▸ Try it: Return exactly those lines of the material that fall between the line with "Multi-Input combinational cell: 1562" and the final line, both included.

▸ Data shown:

_ _ _

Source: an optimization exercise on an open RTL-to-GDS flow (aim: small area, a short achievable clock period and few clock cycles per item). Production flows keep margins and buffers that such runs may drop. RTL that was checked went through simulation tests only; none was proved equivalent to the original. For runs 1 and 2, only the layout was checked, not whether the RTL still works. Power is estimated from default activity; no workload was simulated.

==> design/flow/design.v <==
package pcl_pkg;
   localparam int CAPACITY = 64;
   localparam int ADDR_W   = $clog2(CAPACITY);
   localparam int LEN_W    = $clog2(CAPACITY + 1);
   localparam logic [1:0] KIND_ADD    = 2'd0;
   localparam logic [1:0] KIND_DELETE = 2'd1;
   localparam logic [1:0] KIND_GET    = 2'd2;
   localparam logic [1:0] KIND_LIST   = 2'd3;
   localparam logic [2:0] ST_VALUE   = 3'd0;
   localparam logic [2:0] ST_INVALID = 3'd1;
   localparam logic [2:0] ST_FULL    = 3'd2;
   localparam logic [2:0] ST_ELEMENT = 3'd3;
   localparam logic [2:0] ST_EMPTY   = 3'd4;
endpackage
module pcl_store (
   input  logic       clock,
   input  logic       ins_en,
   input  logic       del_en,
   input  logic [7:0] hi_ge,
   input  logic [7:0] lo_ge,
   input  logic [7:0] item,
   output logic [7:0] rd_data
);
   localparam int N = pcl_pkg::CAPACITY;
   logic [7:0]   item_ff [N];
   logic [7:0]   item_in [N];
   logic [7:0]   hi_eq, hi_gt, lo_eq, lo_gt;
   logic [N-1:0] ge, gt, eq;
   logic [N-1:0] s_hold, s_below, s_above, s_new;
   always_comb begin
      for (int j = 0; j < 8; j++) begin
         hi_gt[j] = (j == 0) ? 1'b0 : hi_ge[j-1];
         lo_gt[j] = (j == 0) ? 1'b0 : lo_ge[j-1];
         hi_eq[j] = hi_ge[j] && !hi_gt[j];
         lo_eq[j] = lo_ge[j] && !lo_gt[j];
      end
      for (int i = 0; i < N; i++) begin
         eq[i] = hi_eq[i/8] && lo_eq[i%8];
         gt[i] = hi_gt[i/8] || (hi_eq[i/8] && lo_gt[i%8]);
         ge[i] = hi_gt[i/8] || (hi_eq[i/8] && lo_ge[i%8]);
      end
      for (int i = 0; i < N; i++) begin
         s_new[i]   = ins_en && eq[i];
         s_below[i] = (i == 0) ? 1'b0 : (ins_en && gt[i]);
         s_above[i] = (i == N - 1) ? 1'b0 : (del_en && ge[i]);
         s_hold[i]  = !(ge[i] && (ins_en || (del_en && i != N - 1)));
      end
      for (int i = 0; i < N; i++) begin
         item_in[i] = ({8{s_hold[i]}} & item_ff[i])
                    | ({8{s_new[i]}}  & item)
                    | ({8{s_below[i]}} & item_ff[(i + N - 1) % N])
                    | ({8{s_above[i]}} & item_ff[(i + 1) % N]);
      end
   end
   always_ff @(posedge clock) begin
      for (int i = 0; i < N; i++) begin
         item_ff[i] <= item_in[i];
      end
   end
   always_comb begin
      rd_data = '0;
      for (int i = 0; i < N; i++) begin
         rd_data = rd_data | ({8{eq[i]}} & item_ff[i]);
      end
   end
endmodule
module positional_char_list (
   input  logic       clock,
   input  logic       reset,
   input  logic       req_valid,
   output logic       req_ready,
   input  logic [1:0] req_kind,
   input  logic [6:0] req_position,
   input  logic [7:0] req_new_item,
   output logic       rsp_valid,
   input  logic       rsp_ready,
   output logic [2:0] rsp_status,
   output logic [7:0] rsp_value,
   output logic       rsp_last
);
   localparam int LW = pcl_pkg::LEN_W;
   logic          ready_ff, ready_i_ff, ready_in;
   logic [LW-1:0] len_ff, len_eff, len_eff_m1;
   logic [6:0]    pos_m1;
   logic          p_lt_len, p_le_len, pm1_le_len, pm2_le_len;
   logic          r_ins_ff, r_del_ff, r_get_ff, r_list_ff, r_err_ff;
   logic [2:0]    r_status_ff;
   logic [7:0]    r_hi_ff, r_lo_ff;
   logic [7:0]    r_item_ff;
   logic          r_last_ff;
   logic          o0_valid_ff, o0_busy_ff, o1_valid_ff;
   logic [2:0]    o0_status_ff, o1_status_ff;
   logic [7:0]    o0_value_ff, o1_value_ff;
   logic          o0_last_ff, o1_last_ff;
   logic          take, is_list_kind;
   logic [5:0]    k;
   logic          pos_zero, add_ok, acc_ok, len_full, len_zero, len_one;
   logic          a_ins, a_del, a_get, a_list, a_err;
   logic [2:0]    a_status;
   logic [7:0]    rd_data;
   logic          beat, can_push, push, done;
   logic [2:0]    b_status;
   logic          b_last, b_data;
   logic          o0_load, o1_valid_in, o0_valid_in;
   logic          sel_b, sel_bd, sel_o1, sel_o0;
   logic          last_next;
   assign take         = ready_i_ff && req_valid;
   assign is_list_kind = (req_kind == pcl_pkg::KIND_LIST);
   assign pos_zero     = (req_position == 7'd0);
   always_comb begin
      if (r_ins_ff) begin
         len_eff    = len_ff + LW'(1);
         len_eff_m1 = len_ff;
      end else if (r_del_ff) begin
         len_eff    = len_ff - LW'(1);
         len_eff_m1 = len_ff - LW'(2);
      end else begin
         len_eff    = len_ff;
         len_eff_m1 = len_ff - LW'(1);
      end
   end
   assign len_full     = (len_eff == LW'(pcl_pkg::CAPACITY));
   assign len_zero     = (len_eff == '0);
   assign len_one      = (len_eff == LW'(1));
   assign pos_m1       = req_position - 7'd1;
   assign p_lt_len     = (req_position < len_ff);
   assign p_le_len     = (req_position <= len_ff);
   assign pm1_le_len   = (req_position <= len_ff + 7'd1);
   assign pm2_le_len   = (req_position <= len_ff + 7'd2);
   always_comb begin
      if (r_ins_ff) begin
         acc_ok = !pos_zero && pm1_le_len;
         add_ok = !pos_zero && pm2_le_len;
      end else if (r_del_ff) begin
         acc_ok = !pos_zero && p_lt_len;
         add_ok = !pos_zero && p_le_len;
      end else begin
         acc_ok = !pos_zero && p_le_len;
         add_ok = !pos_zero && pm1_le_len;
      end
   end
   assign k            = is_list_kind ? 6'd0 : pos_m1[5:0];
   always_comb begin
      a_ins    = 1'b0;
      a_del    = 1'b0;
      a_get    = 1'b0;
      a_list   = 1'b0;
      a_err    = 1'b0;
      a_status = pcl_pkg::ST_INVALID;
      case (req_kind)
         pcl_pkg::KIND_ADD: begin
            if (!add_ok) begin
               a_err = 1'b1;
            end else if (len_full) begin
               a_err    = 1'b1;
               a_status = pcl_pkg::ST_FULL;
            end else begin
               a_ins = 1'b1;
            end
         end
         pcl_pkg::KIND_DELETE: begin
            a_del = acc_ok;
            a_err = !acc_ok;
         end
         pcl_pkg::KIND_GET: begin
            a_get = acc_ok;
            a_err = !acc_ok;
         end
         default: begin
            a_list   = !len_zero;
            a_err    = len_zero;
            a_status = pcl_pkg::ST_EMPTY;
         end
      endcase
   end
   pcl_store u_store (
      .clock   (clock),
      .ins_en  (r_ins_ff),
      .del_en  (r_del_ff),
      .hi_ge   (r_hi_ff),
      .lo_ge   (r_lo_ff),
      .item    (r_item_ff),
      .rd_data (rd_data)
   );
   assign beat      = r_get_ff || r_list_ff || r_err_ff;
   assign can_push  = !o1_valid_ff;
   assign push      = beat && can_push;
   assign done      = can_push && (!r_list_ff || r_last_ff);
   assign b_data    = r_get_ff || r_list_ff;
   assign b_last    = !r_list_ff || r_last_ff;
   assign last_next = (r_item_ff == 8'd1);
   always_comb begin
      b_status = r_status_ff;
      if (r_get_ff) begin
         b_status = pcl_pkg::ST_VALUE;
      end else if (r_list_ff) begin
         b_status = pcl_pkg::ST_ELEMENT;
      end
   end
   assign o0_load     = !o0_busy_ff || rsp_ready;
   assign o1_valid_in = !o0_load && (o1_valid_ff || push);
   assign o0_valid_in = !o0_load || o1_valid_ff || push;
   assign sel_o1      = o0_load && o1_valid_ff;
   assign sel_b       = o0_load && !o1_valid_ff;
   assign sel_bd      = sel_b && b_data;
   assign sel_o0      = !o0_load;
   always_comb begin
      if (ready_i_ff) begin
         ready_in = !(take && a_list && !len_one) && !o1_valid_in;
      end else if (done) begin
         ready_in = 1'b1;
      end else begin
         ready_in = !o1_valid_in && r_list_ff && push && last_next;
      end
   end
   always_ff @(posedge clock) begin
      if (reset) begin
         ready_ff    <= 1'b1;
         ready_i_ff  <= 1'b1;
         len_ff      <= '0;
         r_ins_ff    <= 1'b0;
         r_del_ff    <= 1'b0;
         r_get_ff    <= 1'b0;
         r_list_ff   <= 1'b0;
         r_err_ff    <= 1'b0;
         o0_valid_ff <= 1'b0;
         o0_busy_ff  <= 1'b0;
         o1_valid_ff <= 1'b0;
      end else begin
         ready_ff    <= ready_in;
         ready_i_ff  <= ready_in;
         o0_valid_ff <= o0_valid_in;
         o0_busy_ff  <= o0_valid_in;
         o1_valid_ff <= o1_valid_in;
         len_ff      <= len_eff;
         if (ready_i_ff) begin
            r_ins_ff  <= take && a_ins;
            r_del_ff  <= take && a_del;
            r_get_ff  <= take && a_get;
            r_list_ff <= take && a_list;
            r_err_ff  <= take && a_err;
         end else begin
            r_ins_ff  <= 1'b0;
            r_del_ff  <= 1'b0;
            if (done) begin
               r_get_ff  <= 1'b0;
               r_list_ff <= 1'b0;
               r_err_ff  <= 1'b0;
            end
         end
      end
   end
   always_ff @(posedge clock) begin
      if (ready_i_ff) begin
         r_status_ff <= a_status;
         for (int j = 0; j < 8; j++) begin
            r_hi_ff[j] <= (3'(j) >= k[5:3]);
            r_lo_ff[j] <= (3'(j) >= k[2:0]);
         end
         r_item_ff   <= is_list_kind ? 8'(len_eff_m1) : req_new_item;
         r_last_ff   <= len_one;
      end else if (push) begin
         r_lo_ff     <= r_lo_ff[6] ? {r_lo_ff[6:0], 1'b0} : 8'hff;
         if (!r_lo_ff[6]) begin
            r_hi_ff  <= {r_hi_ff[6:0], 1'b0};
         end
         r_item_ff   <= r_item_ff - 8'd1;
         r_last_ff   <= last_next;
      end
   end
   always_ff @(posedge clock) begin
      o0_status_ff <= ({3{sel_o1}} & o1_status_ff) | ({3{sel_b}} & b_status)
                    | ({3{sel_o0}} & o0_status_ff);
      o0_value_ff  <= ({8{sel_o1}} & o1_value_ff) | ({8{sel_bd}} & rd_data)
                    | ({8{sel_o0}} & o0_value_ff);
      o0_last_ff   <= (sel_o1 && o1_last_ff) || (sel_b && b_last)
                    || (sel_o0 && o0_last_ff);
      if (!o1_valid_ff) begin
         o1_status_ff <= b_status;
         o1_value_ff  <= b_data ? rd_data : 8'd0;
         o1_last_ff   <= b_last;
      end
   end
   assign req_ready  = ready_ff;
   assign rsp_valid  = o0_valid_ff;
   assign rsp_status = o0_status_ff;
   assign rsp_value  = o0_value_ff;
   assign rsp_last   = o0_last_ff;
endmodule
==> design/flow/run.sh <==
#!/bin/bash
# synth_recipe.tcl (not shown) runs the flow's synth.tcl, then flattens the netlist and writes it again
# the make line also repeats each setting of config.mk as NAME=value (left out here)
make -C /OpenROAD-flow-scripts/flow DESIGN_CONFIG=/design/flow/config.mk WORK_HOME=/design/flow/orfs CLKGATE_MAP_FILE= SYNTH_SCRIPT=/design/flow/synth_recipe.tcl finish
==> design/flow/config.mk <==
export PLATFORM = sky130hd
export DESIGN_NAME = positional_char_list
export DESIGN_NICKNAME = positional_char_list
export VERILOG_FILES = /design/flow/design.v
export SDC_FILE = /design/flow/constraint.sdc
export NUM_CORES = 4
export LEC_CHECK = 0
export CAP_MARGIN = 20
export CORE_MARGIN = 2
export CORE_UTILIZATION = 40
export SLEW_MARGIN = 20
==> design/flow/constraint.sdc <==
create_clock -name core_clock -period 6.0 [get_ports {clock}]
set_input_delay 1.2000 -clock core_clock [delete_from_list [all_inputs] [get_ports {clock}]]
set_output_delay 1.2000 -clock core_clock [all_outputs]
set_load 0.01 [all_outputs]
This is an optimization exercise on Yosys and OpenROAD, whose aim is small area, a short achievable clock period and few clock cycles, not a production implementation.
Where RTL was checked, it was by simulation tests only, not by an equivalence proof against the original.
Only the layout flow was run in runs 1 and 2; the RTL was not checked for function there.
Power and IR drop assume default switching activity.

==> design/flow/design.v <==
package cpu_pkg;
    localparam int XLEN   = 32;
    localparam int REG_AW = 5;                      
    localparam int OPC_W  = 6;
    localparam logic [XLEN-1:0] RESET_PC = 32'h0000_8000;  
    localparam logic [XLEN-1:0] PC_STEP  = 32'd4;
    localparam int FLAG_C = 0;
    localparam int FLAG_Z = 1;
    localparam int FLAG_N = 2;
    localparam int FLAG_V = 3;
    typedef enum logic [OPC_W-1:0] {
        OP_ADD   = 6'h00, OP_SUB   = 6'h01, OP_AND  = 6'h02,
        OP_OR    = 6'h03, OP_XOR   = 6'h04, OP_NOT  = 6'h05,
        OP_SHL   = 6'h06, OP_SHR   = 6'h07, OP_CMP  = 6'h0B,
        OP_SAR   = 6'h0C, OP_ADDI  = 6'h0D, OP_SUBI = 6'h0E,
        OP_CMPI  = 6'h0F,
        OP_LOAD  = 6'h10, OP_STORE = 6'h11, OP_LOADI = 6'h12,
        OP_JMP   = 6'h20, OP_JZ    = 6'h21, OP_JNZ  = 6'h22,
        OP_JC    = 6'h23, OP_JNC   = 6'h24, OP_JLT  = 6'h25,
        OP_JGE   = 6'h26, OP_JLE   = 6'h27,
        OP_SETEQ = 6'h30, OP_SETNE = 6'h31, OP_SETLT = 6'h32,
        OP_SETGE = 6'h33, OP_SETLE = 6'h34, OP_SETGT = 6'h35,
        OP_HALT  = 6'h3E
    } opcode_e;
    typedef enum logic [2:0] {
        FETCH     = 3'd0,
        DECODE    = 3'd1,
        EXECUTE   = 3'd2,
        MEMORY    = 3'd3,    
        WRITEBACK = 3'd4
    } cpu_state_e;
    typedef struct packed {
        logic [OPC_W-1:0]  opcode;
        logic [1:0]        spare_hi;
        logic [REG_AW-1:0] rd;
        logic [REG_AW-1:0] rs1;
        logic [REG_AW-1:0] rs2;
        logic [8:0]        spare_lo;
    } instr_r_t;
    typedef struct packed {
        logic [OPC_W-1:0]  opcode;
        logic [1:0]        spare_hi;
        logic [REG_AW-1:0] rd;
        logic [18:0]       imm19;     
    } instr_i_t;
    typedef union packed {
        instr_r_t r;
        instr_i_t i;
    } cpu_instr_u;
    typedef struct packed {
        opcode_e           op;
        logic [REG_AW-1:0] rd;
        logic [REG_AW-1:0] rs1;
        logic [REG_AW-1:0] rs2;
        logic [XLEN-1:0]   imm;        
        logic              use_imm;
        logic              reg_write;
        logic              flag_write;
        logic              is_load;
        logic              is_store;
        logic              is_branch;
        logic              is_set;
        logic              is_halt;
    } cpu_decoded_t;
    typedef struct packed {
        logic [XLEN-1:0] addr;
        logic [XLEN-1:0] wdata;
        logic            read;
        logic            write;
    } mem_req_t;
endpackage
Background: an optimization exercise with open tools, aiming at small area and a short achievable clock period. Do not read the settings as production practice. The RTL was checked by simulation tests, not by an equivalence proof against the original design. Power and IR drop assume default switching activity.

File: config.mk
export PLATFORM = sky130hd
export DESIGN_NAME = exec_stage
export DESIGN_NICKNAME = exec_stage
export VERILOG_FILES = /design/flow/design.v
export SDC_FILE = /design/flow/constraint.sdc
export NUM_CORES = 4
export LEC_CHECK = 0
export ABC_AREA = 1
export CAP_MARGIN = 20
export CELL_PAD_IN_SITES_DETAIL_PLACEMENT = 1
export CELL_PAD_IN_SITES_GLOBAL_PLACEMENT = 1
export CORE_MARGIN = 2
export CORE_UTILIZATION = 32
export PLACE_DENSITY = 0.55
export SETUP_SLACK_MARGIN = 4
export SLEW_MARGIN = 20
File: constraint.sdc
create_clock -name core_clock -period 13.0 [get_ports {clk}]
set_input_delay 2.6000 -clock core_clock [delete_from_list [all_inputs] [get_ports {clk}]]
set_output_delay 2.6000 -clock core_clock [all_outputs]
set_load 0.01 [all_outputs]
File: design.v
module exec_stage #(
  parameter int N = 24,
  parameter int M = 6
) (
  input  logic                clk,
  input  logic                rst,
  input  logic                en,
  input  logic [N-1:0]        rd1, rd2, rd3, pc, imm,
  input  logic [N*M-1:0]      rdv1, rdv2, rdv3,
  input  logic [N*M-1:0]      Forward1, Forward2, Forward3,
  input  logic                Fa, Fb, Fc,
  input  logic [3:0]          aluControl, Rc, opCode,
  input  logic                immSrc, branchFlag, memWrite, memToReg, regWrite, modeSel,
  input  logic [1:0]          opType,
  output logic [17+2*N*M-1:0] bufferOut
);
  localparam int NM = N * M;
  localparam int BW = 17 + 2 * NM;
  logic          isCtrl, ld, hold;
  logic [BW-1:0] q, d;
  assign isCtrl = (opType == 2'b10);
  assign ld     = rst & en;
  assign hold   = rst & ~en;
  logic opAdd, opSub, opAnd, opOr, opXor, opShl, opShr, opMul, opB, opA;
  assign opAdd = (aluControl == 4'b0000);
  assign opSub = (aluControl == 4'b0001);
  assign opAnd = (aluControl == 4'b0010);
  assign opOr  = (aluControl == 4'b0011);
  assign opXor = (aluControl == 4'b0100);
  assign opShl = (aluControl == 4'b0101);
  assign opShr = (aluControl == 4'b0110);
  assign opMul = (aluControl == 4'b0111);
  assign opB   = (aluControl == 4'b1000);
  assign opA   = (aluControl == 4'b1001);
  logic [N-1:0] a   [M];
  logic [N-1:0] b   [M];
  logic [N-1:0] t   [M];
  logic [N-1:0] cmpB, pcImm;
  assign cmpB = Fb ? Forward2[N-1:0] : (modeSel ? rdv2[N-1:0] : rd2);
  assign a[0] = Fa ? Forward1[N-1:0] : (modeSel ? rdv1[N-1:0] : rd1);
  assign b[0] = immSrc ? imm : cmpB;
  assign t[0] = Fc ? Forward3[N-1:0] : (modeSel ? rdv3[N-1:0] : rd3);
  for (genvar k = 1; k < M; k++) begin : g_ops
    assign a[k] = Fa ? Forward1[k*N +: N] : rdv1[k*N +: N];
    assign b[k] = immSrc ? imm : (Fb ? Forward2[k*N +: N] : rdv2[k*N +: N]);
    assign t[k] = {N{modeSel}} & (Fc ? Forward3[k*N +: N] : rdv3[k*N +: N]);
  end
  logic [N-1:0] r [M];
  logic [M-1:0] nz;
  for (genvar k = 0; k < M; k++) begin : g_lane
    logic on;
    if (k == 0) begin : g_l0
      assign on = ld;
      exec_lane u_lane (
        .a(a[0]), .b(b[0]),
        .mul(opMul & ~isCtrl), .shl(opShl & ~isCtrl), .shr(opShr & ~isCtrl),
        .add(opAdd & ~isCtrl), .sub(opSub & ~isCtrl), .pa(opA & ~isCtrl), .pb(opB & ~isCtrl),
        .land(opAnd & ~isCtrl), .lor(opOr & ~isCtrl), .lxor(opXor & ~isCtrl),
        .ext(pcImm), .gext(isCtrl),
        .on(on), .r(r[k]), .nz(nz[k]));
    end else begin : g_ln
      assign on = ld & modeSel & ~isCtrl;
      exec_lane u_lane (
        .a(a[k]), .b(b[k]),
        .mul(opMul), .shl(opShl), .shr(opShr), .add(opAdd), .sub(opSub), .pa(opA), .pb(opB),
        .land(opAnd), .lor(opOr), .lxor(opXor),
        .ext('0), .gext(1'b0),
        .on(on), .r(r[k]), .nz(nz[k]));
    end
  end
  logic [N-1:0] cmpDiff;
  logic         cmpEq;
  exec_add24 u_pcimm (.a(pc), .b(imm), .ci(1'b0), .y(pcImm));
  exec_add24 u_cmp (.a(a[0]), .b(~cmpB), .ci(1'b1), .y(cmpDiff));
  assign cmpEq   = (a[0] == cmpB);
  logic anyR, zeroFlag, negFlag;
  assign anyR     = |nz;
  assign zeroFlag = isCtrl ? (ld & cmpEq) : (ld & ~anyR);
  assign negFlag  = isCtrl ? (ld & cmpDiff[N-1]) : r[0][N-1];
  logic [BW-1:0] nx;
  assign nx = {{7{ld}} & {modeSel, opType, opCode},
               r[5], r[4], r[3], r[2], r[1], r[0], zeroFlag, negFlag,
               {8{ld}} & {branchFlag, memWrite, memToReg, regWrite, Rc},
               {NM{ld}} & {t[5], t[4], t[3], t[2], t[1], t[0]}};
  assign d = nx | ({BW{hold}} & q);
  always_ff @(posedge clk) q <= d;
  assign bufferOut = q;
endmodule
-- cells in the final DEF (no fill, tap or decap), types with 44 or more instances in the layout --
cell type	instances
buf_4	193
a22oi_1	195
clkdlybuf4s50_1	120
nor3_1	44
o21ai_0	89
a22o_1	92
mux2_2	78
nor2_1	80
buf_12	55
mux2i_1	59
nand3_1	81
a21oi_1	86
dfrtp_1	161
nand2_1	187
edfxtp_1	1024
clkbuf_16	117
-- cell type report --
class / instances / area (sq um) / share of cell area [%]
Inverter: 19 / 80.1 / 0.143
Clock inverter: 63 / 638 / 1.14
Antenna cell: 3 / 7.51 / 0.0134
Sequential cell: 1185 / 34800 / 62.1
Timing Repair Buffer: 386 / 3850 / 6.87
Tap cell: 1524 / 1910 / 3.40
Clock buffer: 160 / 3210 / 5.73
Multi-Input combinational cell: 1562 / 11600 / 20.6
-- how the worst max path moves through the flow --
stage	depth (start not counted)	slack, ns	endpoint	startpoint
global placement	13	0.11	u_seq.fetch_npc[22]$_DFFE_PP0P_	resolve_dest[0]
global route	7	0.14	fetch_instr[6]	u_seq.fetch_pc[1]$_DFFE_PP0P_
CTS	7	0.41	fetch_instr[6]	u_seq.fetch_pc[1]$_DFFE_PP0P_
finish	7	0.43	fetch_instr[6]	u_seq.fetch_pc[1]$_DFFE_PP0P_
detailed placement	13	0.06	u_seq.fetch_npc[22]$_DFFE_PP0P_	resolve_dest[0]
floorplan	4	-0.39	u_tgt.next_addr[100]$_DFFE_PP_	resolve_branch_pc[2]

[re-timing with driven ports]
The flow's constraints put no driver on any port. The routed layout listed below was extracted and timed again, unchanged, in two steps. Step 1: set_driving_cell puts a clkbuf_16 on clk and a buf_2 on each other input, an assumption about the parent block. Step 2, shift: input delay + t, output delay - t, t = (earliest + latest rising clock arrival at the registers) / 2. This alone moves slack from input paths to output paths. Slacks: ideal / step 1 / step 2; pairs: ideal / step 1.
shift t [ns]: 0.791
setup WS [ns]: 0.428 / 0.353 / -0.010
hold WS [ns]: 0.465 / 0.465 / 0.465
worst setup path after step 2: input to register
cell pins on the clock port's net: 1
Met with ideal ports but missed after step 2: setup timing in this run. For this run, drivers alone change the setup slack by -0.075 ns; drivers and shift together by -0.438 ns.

_ _ _

▸ Exercise answer:
Multi-Input combinational cell: 1562 / 11600 / 20.6
-- how the worst max path moves through the flow --
stage	depth (start not counted)	slack, ns	endpoint	startpoint
global placement	13	0.11	u_seq.fetch_npc[22]$_DFFE_PP0P_	resolve_dest[0]
global route	7	0.14	fetch_instr[6]	u_seq.fetch_pc[1]$_DFFE_PP0P_
CTS	7	0.41	fetch_instr[6]	u_seq.fetch_pc[1]$_DFFE_PP0P_
finish	7	0.43	fetch_instr[6]	u_seq.fetch_pc[1]$_DFFE_PP0P_
detailed placement	13	0.06	u_seq.fetch_npc[22]$_DFFE_PP0P_	resolve_dest[0]
floorplan	4	-0.39	u_tgt.next_addr[100]$_DFFE_PP_	resolve_branch_pc[2]

[re-timing with driven ports]
The flow's constraints put no driver on any port. The routed layout listed below was extracted and timed again, unchanged, in two steps. Step 1: set_driving_cell puts a clkbuf_16 on clk and a buf_2 on each other input, an assumption about the parent block. Step 2, shift: input delay + t, output delay - t, t = (earliest + latest rising clock arrival at the registers) / 2. This alone moves slack from input paths to output paths. Slacks: ideal / step 1 / step 2; pairs: ideal / step 1.
shift t [ns]: 0.791
setup WS [ns]: 0.428 / 0.353 / -0.010
hold WS [ns]: 0.465 / 0.465 / 0.465
worst setup path after step 2: input to register
cell pins on the clock port's net: 1
Met with ideal ports but missed after step 2: setup timing in this run. For this run, drivers alone change the setup slack by -0.075 ns; drivers and shift together by -0.438 ns.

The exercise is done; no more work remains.